Needed from the data below: every line from the one with "a211oi | -2 |" up to and including the one with "AO/OA | 38 | 38 |", repeated exactly and with nothing else.

INFORMATION SHOWN =
----

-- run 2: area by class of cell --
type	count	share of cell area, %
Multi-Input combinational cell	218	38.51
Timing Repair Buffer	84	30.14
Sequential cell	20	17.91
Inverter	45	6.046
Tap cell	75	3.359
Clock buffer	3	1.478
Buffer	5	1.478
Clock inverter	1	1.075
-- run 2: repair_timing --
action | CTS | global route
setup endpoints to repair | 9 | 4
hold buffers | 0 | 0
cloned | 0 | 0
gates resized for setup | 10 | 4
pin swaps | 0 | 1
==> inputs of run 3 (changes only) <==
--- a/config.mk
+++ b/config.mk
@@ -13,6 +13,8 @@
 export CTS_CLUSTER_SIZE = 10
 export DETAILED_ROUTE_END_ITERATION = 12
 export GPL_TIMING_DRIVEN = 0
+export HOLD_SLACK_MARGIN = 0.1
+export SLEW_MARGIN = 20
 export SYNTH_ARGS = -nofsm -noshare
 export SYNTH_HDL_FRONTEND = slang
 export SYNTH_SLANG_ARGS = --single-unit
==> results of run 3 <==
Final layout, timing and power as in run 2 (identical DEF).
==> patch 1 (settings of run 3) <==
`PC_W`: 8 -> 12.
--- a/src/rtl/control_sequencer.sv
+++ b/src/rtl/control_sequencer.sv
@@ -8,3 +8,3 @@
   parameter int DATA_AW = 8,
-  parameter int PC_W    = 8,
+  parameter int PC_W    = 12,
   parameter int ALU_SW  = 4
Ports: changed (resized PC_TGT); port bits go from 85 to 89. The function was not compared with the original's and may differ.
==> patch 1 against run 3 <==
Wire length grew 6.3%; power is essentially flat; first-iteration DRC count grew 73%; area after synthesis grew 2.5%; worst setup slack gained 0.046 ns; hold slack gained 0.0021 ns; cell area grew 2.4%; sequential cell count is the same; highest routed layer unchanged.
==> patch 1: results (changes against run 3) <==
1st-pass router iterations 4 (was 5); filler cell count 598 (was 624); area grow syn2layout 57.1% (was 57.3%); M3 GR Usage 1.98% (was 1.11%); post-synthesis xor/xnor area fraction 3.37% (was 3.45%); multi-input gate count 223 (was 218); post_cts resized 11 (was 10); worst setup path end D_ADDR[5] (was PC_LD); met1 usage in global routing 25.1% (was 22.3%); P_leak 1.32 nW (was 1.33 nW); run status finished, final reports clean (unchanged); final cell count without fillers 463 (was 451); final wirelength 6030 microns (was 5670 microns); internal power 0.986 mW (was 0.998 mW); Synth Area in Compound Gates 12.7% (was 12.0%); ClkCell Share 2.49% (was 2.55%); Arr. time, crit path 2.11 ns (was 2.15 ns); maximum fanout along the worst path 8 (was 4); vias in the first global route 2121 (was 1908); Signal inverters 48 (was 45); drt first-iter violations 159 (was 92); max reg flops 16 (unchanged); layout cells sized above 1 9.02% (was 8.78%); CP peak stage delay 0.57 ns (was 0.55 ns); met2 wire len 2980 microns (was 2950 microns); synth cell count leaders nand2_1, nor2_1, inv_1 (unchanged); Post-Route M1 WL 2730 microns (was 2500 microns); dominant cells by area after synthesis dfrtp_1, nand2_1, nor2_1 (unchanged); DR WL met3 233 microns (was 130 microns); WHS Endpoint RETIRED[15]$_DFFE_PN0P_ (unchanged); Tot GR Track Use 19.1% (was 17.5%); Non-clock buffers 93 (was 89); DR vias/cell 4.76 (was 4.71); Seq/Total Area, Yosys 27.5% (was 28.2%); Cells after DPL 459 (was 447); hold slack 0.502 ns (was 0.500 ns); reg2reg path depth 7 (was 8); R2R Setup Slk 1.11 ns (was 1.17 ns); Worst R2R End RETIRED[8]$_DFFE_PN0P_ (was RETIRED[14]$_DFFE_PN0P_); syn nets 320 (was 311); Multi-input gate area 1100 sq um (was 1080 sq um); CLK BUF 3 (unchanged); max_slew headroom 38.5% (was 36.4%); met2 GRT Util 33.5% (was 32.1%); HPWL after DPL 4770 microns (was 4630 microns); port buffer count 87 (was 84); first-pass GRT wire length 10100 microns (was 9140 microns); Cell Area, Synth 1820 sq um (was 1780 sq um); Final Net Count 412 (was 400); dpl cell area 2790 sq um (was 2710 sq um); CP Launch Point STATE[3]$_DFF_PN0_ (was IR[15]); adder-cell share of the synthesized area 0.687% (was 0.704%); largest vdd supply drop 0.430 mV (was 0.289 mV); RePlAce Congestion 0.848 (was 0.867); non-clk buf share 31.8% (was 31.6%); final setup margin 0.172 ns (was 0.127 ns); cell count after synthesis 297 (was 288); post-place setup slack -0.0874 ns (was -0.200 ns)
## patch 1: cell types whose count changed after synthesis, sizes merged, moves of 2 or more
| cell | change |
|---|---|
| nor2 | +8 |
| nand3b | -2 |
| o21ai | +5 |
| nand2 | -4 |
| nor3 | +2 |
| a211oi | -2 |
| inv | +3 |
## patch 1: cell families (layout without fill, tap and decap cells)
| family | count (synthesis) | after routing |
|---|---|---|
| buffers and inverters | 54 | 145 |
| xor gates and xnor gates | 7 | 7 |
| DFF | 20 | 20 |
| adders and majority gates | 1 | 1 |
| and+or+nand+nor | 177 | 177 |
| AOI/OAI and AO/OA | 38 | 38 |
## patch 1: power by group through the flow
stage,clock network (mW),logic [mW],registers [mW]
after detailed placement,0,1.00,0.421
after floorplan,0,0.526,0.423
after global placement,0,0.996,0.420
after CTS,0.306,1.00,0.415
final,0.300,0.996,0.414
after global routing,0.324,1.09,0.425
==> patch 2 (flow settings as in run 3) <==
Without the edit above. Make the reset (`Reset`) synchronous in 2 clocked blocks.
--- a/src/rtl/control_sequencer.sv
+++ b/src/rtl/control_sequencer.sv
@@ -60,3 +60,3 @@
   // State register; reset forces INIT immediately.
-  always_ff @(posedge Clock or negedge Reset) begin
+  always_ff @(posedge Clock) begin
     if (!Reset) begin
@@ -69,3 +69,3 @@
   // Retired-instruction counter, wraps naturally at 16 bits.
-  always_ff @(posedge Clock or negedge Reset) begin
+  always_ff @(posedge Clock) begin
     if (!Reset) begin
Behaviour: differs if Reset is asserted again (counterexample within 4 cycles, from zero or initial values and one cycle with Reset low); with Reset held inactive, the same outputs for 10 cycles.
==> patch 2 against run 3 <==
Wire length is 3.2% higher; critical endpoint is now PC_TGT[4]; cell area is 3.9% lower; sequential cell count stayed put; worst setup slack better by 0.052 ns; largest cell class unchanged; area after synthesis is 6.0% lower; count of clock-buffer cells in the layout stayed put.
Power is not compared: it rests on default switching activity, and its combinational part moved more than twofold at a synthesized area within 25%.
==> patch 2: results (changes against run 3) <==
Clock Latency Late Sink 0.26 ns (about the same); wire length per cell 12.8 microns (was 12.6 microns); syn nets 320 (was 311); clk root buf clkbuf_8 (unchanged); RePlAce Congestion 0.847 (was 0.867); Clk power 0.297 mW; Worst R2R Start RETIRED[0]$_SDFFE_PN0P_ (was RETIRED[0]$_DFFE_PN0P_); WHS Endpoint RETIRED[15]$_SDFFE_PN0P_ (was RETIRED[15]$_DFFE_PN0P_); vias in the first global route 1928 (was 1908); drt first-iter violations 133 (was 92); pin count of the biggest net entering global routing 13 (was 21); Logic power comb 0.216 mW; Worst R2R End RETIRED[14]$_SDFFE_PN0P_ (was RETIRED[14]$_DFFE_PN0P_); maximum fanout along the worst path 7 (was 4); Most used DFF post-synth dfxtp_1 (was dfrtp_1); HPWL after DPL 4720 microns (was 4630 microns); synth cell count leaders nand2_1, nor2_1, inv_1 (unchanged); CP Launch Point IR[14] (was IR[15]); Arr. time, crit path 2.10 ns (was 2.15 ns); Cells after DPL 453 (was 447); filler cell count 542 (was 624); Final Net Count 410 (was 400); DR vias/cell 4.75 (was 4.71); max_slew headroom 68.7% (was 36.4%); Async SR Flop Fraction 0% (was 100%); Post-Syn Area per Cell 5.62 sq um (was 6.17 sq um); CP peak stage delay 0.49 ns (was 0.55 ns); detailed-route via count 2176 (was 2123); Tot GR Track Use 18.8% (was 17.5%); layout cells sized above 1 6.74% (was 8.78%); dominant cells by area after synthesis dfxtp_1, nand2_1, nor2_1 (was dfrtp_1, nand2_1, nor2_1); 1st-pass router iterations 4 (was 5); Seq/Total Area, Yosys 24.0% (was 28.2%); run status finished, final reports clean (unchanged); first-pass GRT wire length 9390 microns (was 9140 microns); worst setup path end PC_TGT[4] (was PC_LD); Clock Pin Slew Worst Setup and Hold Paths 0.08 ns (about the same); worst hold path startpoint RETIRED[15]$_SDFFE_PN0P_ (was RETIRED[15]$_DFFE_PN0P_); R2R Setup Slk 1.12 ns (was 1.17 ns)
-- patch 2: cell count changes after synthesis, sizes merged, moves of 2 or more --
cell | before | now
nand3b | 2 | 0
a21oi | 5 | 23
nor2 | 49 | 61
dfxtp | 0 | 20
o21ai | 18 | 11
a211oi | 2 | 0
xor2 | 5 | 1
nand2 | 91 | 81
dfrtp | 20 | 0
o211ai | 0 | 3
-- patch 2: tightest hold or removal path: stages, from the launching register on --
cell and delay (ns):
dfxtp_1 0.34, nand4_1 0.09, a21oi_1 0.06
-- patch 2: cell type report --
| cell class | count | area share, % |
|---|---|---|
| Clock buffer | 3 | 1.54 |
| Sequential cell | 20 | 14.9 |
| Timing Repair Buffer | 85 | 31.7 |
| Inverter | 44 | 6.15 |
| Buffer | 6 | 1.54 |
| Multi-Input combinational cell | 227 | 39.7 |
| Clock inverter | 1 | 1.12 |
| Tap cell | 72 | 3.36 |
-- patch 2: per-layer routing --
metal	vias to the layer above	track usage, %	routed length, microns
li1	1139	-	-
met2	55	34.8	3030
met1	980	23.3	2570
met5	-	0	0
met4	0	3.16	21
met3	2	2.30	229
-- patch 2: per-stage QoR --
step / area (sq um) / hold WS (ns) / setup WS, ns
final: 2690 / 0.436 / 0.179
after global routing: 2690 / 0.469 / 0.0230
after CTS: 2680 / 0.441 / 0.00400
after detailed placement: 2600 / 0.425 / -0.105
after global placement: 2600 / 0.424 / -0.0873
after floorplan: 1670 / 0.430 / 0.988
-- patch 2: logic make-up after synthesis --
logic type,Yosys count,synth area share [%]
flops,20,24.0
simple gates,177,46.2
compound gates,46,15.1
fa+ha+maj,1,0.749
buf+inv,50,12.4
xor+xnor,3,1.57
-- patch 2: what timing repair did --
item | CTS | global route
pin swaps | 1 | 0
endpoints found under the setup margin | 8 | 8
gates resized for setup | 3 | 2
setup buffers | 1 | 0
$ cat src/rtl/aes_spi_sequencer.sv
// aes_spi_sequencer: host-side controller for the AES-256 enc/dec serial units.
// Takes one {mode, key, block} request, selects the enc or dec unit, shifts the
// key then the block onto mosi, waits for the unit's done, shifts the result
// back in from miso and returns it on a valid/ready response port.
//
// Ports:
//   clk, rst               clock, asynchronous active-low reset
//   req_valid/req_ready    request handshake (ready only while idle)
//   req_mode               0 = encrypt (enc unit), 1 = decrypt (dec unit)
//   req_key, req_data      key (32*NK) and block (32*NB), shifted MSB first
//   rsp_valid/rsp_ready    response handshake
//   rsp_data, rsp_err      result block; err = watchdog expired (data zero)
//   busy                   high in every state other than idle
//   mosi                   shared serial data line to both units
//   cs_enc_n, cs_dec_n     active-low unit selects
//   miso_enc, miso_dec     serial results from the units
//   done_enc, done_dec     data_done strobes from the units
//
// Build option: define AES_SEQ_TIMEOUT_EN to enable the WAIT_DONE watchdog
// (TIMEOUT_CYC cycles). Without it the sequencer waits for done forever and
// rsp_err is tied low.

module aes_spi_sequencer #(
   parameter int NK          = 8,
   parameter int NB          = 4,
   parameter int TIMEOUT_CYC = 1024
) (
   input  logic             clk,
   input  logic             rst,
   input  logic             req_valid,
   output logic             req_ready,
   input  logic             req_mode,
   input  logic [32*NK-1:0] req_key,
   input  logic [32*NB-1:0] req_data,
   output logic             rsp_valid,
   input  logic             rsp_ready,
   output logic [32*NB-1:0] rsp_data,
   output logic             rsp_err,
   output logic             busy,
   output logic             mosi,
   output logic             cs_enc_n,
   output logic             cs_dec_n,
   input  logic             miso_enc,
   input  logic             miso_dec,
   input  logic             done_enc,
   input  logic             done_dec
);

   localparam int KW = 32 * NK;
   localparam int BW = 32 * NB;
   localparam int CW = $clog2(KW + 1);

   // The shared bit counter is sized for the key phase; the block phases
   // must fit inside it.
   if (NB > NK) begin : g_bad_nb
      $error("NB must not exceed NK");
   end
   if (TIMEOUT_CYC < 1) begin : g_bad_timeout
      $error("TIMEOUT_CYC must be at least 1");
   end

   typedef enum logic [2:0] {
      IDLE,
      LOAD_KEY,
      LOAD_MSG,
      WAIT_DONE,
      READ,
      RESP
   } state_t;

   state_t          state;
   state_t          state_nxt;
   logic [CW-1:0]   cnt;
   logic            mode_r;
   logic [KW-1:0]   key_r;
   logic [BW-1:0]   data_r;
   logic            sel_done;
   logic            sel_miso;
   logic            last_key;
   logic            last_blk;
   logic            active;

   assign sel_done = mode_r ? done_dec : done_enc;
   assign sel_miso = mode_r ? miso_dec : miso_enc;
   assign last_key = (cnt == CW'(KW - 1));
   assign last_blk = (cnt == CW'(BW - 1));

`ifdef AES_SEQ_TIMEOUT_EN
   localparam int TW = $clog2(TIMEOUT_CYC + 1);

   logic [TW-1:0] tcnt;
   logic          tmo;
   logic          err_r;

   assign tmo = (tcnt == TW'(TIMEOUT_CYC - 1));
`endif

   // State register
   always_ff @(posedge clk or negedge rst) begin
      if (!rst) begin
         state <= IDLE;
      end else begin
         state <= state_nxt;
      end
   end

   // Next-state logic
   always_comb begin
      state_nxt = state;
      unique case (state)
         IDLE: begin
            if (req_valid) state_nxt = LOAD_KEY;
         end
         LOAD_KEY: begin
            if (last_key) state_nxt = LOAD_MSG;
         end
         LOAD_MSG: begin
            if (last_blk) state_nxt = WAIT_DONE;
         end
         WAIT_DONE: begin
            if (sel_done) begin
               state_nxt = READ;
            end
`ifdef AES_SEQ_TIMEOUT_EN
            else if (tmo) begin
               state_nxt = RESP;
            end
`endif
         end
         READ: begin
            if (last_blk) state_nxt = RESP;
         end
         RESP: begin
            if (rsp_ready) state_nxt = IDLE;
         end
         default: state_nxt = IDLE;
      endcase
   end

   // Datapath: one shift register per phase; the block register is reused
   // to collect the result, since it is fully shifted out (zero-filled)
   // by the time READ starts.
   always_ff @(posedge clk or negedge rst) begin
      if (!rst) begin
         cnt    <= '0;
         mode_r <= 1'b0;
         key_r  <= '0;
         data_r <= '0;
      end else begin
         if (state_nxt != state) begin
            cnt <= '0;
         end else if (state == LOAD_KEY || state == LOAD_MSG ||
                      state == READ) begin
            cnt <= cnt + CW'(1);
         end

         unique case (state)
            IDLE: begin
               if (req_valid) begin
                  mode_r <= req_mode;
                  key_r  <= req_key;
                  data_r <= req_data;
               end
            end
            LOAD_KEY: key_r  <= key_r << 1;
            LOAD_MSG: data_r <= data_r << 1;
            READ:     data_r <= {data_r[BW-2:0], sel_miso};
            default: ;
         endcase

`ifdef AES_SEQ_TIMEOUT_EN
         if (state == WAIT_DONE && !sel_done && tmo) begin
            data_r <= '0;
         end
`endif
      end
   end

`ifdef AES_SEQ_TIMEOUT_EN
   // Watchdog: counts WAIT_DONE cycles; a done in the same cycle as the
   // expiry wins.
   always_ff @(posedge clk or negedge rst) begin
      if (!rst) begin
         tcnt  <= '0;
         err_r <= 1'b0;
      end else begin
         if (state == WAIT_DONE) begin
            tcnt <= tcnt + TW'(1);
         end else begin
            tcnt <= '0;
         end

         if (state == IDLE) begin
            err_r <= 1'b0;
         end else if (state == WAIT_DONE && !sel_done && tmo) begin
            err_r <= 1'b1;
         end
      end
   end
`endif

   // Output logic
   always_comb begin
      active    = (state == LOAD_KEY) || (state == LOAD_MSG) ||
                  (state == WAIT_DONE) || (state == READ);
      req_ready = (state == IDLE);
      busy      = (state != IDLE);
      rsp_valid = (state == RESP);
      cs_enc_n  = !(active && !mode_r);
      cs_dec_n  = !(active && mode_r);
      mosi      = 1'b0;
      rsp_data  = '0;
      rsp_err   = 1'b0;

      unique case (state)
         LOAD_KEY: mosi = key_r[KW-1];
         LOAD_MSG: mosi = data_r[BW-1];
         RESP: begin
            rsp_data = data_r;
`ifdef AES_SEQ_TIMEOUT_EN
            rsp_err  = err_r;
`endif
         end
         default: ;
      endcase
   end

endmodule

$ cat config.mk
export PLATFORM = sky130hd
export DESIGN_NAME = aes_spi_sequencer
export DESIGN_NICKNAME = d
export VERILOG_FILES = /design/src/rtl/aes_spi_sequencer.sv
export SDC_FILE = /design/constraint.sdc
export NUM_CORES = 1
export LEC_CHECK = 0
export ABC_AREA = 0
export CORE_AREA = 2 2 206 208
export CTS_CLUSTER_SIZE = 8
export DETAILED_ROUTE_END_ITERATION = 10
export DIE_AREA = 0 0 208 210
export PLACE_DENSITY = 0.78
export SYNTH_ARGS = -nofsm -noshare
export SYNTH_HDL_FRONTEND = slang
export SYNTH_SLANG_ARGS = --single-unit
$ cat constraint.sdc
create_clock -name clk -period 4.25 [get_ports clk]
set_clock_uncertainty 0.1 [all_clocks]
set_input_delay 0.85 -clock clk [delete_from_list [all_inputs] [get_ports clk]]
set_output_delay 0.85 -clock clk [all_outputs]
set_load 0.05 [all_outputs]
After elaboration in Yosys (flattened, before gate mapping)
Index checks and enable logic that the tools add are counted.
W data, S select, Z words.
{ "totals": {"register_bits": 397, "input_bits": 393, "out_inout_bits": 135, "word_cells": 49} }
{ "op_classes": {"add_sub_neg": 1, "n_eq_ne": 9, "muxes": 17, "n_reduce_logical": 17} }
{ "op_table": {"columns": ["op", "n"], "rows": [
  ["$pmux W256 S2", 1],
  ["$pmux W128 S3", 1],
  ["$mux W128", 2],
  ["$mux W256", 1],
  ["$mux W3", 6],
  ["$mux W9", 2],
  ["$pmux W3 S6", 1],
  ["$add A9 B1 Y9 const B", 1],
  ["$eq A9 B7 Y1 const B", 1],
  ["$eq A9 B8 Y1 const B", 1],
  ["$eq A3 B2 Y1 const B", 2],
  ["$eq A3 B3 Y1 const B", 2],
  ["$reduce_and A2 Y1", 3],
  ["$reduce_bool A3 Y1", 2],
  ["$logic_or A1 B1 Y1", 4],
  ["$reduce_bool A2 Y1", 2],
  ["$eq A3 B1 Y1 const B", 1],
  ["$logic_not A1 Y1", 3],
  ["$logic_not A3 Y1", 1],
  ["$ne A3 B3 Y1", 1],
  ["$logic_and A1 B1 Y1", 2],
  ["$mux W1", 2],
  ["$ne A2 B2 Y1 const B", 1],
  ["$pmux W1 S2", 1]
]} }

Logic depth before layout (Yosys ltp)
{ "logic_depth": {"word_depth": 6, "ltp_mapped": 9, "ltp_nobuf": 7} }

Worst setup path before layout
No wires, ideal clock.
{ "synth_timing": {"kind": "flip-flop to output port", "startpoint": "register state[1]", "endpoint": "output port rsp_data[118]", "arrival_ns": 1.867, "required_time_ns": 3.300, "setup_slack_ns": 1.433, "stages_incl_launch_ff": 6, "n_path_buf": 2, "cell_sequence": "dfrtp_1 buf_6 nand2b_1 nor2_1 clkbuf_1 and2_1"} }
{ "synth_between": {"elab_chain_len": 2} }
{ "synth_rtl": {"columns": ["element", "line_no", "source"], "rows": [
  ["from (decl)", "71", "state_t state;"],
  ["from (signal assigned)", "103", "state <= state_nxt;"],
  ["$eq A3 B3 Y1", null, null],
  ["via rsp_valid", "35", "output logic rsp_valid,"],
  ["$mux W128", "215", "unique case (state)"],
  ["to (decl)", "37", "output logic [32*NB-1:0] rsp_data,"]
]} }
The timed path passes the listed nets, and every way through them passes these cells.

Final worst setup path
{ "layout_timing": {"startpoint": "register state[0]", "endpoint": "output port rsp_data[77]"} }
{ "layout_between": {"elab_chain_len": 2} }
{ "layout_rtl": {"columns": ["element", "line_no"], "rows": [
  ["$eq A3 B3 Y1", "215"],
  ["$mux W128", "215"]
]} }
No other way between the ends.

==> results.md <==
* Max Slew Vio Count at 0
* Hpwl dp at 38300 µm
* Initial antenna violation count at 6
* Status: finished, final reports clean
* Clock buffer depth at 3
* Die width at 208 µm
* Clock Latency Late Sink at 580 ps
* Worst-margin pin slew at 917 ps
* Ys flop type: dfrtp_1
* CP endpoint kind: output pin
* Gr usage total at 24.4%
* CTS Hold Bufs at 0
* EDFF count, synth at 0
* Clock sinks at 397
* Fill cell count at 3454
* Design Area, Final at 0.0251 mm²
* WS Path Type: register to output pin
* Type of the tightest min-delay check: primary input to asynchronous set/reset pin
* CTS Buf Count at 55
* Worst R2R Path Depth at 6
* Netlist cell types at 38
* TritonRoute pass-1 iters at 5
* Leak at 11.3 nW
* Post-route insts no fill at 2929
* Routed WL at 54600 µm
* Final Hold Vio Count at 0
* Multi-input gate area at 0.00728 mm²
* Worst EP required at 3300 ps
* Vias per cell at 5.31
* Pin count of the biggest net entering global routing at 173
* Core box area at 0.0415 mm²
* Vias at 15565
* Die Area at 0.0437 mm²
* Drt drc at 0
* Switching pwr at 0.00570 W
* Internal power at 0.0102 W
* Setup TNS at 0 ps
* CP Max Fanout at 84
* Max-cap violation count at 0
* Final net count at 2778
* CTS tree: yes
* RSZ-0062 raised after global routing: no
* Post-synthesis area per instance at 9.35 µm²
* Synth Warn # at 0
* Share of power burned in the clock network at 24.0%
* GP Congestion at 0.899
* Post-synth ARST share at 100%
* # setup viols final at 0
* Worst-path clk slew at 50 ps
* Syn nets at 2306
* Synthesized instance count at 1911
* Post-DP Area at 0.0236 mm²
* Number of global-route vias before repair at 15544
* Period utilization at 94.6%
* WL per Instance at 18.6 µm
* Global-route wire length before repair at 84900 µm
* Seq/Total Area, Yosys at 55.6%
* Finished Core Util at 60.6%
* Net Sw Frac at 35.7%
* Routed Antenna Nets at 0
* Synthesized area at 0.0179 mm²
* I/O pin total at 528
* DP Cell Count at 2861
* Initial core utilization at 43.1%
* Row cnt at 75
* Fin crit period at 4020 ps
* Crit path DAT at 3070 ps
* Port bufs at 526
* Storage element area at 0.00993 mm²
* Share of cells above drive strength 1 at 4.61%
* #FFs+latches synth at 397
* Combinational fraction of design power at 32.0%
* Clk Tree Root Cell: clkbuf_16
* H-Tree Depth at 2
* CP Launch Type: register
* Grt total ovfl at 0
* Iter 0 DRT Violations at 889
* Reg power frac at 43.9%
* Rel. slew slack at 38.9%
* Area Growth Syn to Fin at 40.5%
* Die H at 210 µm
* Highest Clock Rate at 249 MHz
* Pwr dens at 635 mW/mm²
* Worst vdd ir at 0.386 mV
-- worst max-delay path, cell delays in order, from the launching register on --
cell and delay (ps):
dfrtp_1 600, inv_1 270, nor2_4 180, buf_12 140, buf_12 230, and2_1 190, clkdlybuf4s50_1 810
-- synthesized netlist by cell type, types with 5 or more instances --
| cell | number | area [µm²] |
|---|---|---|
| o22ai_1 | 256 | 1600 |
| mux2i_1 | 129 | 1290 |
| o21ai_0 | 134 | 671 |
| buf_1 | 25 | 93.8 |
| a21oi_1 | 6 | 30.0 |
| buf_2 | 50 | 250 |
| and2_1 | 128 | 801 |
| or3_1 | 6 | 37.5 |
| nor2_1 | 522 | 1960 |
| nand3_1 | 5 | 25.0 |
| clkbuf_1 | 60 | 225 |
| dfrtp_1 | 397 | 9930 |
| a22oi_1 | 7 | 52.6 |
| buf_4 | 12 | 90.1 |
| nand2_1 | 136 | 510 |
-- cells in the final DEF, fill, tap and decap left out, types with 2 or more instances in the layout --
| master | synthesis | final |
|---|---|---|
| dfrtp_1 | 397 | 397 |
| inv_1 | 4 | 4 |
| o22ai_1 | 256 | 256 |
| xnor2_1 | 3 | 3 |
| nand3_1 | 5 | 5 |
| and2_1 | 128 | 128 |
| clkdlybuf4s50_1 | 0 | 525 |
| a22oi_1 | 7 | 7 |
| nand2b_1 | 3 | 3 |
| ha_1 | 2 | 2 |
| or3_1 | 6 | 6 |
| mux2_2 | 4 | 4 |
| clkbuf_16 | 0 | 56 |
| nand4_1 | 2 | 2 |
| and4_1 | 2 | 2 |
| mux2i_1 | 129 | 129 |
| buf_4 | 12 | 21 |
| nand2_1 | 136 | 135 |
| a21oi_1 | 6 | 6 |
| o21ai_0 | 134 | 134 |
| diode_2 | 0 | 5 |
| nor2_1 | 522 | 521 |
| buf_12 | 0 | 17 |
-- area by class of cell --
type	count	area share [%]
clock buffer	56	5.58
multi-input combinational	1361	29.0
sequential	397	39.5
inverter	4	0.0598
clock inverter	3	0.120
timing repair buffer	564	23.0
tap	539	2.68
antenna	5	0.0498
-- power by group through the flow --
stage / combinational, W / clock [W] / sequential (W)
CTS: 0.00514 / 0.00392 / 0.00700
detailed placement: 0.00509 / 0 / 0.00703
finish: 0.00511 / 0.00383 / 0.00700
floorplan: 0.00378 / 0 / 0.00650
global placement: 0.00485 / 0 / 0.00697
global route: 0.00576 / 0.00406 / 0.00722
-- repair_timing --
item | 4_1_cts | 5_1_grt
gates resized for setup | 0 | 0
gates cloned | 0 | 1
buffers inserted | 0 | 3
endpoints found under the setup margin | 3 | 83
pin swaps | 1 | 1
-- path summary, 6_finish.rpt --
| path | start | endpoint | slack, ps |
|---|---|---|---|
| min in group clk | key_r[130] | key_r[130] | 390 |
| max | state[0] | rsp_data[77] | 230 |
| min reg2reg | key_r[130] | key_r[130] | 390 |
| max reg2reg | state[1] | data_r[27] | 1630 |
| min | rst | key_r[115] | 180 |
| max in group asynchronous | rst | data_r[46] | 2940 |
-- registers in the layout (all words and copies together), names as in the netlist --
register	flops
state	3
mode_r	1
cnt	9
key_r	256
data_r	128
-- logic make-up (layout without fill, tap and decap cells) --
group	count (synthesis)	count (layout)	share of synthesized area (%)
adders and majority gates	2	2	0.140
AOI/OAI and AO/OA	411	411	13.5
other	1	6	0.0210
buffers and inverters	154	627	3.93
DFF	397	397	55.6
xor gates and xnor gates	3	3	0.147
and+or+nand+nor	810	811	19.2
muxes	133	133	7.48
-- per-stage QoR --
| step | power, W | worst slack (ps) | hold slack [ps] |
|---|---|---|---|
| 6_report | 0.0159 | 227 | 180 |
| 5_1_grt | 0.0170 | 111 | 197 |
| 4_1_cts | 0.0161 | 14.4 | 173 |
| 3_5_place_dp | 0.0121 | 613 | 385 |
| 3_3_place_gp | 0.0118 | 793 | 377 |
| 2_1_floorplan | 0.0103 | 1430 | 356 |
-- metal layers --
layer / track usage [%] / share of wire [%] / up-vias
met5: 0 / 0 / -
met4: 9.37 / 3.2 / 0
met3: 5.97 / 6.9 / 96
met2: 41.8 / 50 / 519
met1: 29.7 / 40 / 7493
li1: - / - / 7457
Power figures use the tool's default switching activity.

----

YOUR RESPONSE =
| a211oi | -2 |
| inv | +3 |
## patch 1: cell families (layout without fill, tap and decap cells)
| family | count (synthesis) | after routing |
|---|---|---|
| buffers and inverters | 54 | 145 |
| xor gates and xnor gates | 7 | 7 |
| DFF | 20 | 20 |
| adders and majority gates | 1 | 1 |
| and+or+nand+nor | 177 | 177 |
| AOI/OAI and AO/OA | 38 | 38 |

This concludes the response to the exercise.